Lewis was born in New York state to a father of Haitian descent and a mother of Mississauga Ojibwe and African American descent. After her parents’ death when she was nine years old Lewis was adopted by her maternal aunts, who supported the family by crafting and selling Ojibwe baskets and other souvenirs for tourists. Interestingly, at this period of her life Lewis went by her Native American name, Wildfire.  At age 15, Lewis enrolled in Oberlin College, and began her serious study of art. Unfortunately her time at Oberlin was fraught with disruption and outright discrimination. Because of certain charges brought against her (later dismissed) she was prevented from enrolling in her final term, and therefore was unable to receive her degree.

Undaunted, Lewis moved to Boston in 1864, determined to pursue a career as a sculptor. She apprenticed with Edward A. Brackett, a sculptor whose clients included many well-known abolitionists. Lewis worked as Brackett's apprentice until 1864, when she launched her first solo exhibition, which paid homage to the abolitionists and Civil War heroes of the day, including John Brown.
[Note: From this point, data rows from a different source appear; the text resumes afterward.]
**src/pkg/bdh_pkg.sv**
```systemverilog
// Constants and types for the backplane DMA / halt / power-fail control block.
// Assumes a single 50 MHz clock and a synchronous active-high reset.
// Contract
// RL1: DMA option holds bus request low until it receives the grant.
// RL2: Processor grants only when its bus cycle ended and sync not driven.
// RL3: Granted device drops request and asserts select-acknowledge as master.
// RL4: Grant withdrawn on acknowledge; processor waits for acknowledge release.
// RL5: Halt request valid after 25 us continuous assertion; then halt.
// RL6: While halted ignore interrupts, keep DMA arbitration, run debug microcode.
// RL7: Refresh line refreshes memories on each sync plus data-in transaction.
// RL8: Masters avoid long bursts; full refresh at least every 1.6 ms.
// RL9: Loss of AC power-good while running starts the power-fail trap.
// RL10: Extended lines carry address 21:18 in address phase, undefined in data.
`default_nettype none
package bdh_pkg;
    // ****************************************
    // Timing
    // ****************************************
    localparam int CLK_MHZ = 50;
    localparam int HALT_MIN_US = 25;
    localparam int HALT_CYCLES = HALT_MIN_US * CLK_MHZ; // Least time, exact
    localparam int HALT_CNT_W = 11;
    localparam int SYNC_STAGES = 3;
    localparam int EXT_ADDR_LO = 18;
    localparam int EXT_ADDR_W = 4;
    localparam logic [3:0] EXT_ADDR_RST = 4'h0;

    // ****************************************
    // Arbiter states
    // ****************************************
    typedef enum logic [3:0] {
        ARB_CPU = 4'b0001,  // Processor owns bus
        ARB_WAIT = 4'b0010, // Request seen, cycle draining
        ARB_GRANT = 4'b0100, // Grant driven
        ARB_DMA = 4'b1000   // DMA device is master
    } bdh_arb_t;
endpackage
`default_nettype wire

```
**src/pkg/bdh_sync_if.sv**
```systemverilog
// Carrier for the synchronised backplane inputs between sync stage and core.
// Assumes one clock domain on both sides.
`default_nettype none
interface bdh_sync_if;
    logic dma_req;
    logic sack;
    logic halt;
    logic pwr_ok;
    modport src (output dma_req, output sack, output halt, output pwr_ok);
    modport dst (input dma_req, input sack, input halt, input pwr_ok);
endinterface
`default_nettype wire

```
**src/rtl/bdh_in_sync.sv**
```systemverilog
// Three-stage synchroniser for the asynchronous backplane inputs.
// Assumes inputs are active-high here; a change is taken when stages two and three agree.
`default_nettype none
module bdh_in_sync (
    input wire logic i_clk,
    input wire logic i_rst,
    input wire logic i_ce,
    input wire logic [3:0] i_raw,
    bdh_sync_if.src o_sync
);
    logic [3:0] st1_ff;
    logic [3:0] st2_ff;
    logic [3:0] st3_ff;
    logic [3:0] val_ff;

    // ****************************************
    // Per-line chains
    // ****************************************
    genvar g;
    generate
        for (g = 0; g < 4; g++) begin : g_line
            // Agreement filter rejects a single metastable sample
            always_ff @(posedge i_clk) begin
                if (i_rst) begin
                    st1_ff[g] <= 1'b0;
                    st2_ff[g] <= 1'b0;
                    st3_ff[g] <= 1'b0;
                    val_ff[g] <= 1'b0;
                end else if (i_ce) begin
                    st1_ff[g] <= i_raw[g];
                    st2_ff[g] <= st1_ff[g];
                    st3_ff[g] <= st2_ff[g];
                    if (st2_ff[g] == st3_ff[g]) begin
                        val_ff[g] <= st3_ff[g];
                    end
                end
            end
        end
    endgenerate

    assign o_sync.dma_req = val_ff[0];
    assign o_sync.sack = val_ff[1];
    assign o_sync.halt = val_ff[2];
    assign o_sync.pwr_ok = val_ff[3];
endmodule // bdh_in_sync
`default_nettype wire

```
**src/rtl/bdh_ctrl.sv**
```systemverilog
// Processor-side backplane control: DMA arbitration, halt detect, power-fail, ext address.
// Assumes backplane pins are asynchronous; core signals are on i_clk.
`default_nettype none
module bdh_ctrl (
    input wire logic i_clk,
    input wire logic i_rst,
    input wire logic i_ce,
    input wire logic i_dma_bus_request_n,
    input wire logic i_select_acknowledge_n,
    input wire logic i_halt_request_n,
    input wire logic i_ac_power_good,
    input wire logic i_cpu_cycle_busy,
    input wire logic i_cpu_drives_sync,
    input wire logic i_addr_phase,
    input wire logic [21:0] i_cpu_addr,
    input wire logic i_ext_irq,
    output logic o_dma_grant_out_n,
    output logic o_cpu_may_master,
    output logic o_halted,
    output logic o_halt_irq,
    output logic o_debug_microcode,
    output logic o_irq_accept,
    output logic o_power_fail_trap,
    output logic [3:0] o_ext_addr_n,
    output logic o_ext_addr_oe
);
    bdh_sync_if sync_bus ();
    bdh_pkg::bdh_arb_t arb_ff;
    bdh_pkg::bdh_arb_t nxt_arb;
    logic [bdh_pkg::HALT_CNT_W-1:0] halt_cnt_ff;
    logic halted_ff;
    logic halt_irq_ff;
    logic grant_ff;
    logic may_ff;
    logic irq_ff;
    logic pf_ff;
    logic pok_prev_ff;
    logic [3:0] ext_ff;
    logic ext_oe_ff;

    // ****************************************
    // Input synchronisers
    // ****************************************
    // Lines inverted so the core sees active-high levels
    bdh_in_sync u_sync (
        .i_clk (i_clk),
        .i_rst (i_rst),
        .i_ce (i_ce),
        .i_raw ({i_ac_power_good, ~i_halt_request_n, ~i_select_acknowledge_n,
                 ~i_dma_bus_request_n}),
        .o_sync (sync_bus.src)
    );

    // ****************************************
    // Arbiter
    // ****************************************
    // Next-state logic; request honoured also while halted
    always_comb begin
        nxt_arb = arb_ff;
        unique case (arb_ff)
            bdh_pkg::ARB_CPU: begin
                if (sync_bus.dma_req) begin
                    nxt_arb = bdh_pkg::ARB_WAIT; // RL6
                end
            end
            bdh_pkg::ARB_WAIT: begin
                // Grant only after our cycle ends and sync is released
                if (!i_cpu_cycle_busy && !i_cpu_drives_sync) begin
                    nxt_arb = bdh_pkg::ARB_GRANT; // RL2
                end
            end
            bdh_pkg::ARB_GRANT: begin
                if (sync_bus.sack) begin
                    nxt_arb = bdh_pkg::ARB_DMA; // RL4
                end else if (!sync_bus.dma_req) begin
                    nxt_arb = bdh_pkg::ARB_CPU; // Request vanished, no taker
                end
            end
            bdh_pkg::ARB_DMA: begin
                if (!sync_bus.sack) begin
                    nxt_arb = bdh_pkg::ARB_CPU; // RL4
                end
            end
            default: nxt_arb = bdh_pkg::ARB_CPU;
        endcase
    end

    // State register
    always_ff @(posedge i_clk) begin
        if (i_rst) begin
            arb_ff <= bdh_pkg::ARB_CPU;
        end else if (i_ce) begin
            arb_ff <= nxt_arb;
        end
    end

    // Grant and mastership outputs registered from next state
    always_ff @(posedge i_clk) begin
        if (i_rst) begin
            grant_ff <= 1'b0;
            may_ff <= 1'b1;
        end else if (i_ce) begin
            grant_ff <= (nxt_arb == bdh_pkg::ARB_GRANT); // RL2 RL4
            // Processor stays off the bus until acknowledge released
            may_ff <= (nxt_arb == bdh_pkg::ARB_CPU) || (nxt_arb == bdh_pkg::ARB_WAIT); // RL4
        end
    end

    // ****************************************
    // Halt detect
    // ****************************************
    // Counter restarts on any gap, so only a continuous hold qualifies
    always_ff @(posedge i_clk) begin
        if (i_rst) begin
            halt_cnt_ff <= '0;
            halted_ff <= 1'b0;
            halt_irq_ff <= 1'b0;
        end else if (i_ce) begin
            halt_irq_ff <= 1'b0;
            if (!sync_bus.halt) begin
                halt_cnt_ff <= '0;
                halted_ff <= 1'b0;
            end else if (halt_cnt_ff != bdh_pkg::HALT_CNT_W'(bdh_pkg::HALT_CYCLES)) begin
                halt_cnt_ff <= halt_cnt_ff + 1'b1; // RL5
                if (halt_cnt_ff == bdh_pkg::HALT_CNT_W'(bdh_pkg::HALT_CYCLES - 1)) begin
                    halted_ff <= 1'b1; // RL5
                    halt_irq_ff <= 1'b1; // RL5
                end
            end
        end
    end

    // Interrupt gating and debug microcode select while halted
    always_ff @(posedge i_clk) begin
        if (i_rst) begin
            irq_ff <= 1'b0;
        end else if (i_ce) begin
            irq_ff <= i_ext_irq && !halted_ff; // RL6
        end
    end

    // ****************************************
    // Power fail
    // ****************************************
    // Trap pulse on falling AC good while running; halted CPU does not trap
    // Previous value resets low like the filter, so leaving reset makes no false edge
    always_ff @(posedge i_clk) begin
        if (i_rst) begin
            pok_prev_ff <= 1'b0;
            pf_ff <= 1'b0;
        end else if (i_ce) begin
            pok_prev_ff <= sync_bus.pwr_ok;
            pf_ff <= pok_prev_ff && !sync_bus.pwr_ok && !halted_ff; // RL9
        end
    end

    // ****************************************
    // Extended address lines
    // ****************************************
    // Driven only in our address phase; released otherwise
    always_ff @(posedge i_clk) begin
        if (i_rst) begin
            ext_ff <= bdh_pkg::EXT_ADDR_RST;
            ext_oe_ff <= 1'b0;
        end else if (i_ce) begin
            ext_oe_ff <= i_addr_phase && may_ff; // RL10
            ext_ff <= i_addr_phase ? ~i_cpu_addr[bdh_pkg::EXT_ADDR_LO +: bdh_pkg::EXT_ADDR_W]
                                   : bdh_pkg::EXT_ADDR_RST; // RL10
        end
    end

    assign o_dma_grant_out_n = ~grant_ff;
    assign o_cpu_may_master = may_ff;
    assign o_halted = halted_ff;
    assign o_debug_microcode = halted_ff; // RL6
    assign o_halt_irq = halt_irq_ff;
    assign o_irq_accept = irq_ff;
    assign o_power_fail_trap = pf_ff;
    assign o_ext_addr_n = ext_ff;
    assign o_ext_addr_oe = ext_oe_ff;
endmodule // bdh_ctrl
`default_nettype wire

```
Her work became very popular and her financial success allowed her to travel to Italy to further pursue her studies. "I thought I knew everything when I came to Rome, but I soon found I had everything to learn.” Edmonia Lewis (quoted in Romare Bearden'sA History of African-American Artists)


In Rome, Lewis soon joined a circle of expatriate artists and established her own studio. She began sculpting in marble, combining classicism with naturalistic observation and themes relating to African American and Native American people. Her work won respect and fame, and commanded large sums of money. She continued to receive international acclaim until her death in 1911.

Today’s Doodle depicts Lewis sculpting one of her most famous works, The Death of Cleopatra, which is on display at the Smithsonian American Art Museum in Washington, D.C. Her strong yet sensitively realized  portrayal of Cleopatra’s death received the highest praise from critics when it was exhibited at the 1876 Centennial Exposition in Philadelphia. One called it “the most remarkable piece of sculpture in the American section" of the show. 

The artist Sophie Diao who created the Edmonia Lewis Doodle works at Google and freelances for the computer animation industry. She graduated from the California Institute of the Arts in 2013. Her impressive portfolio can be seen here!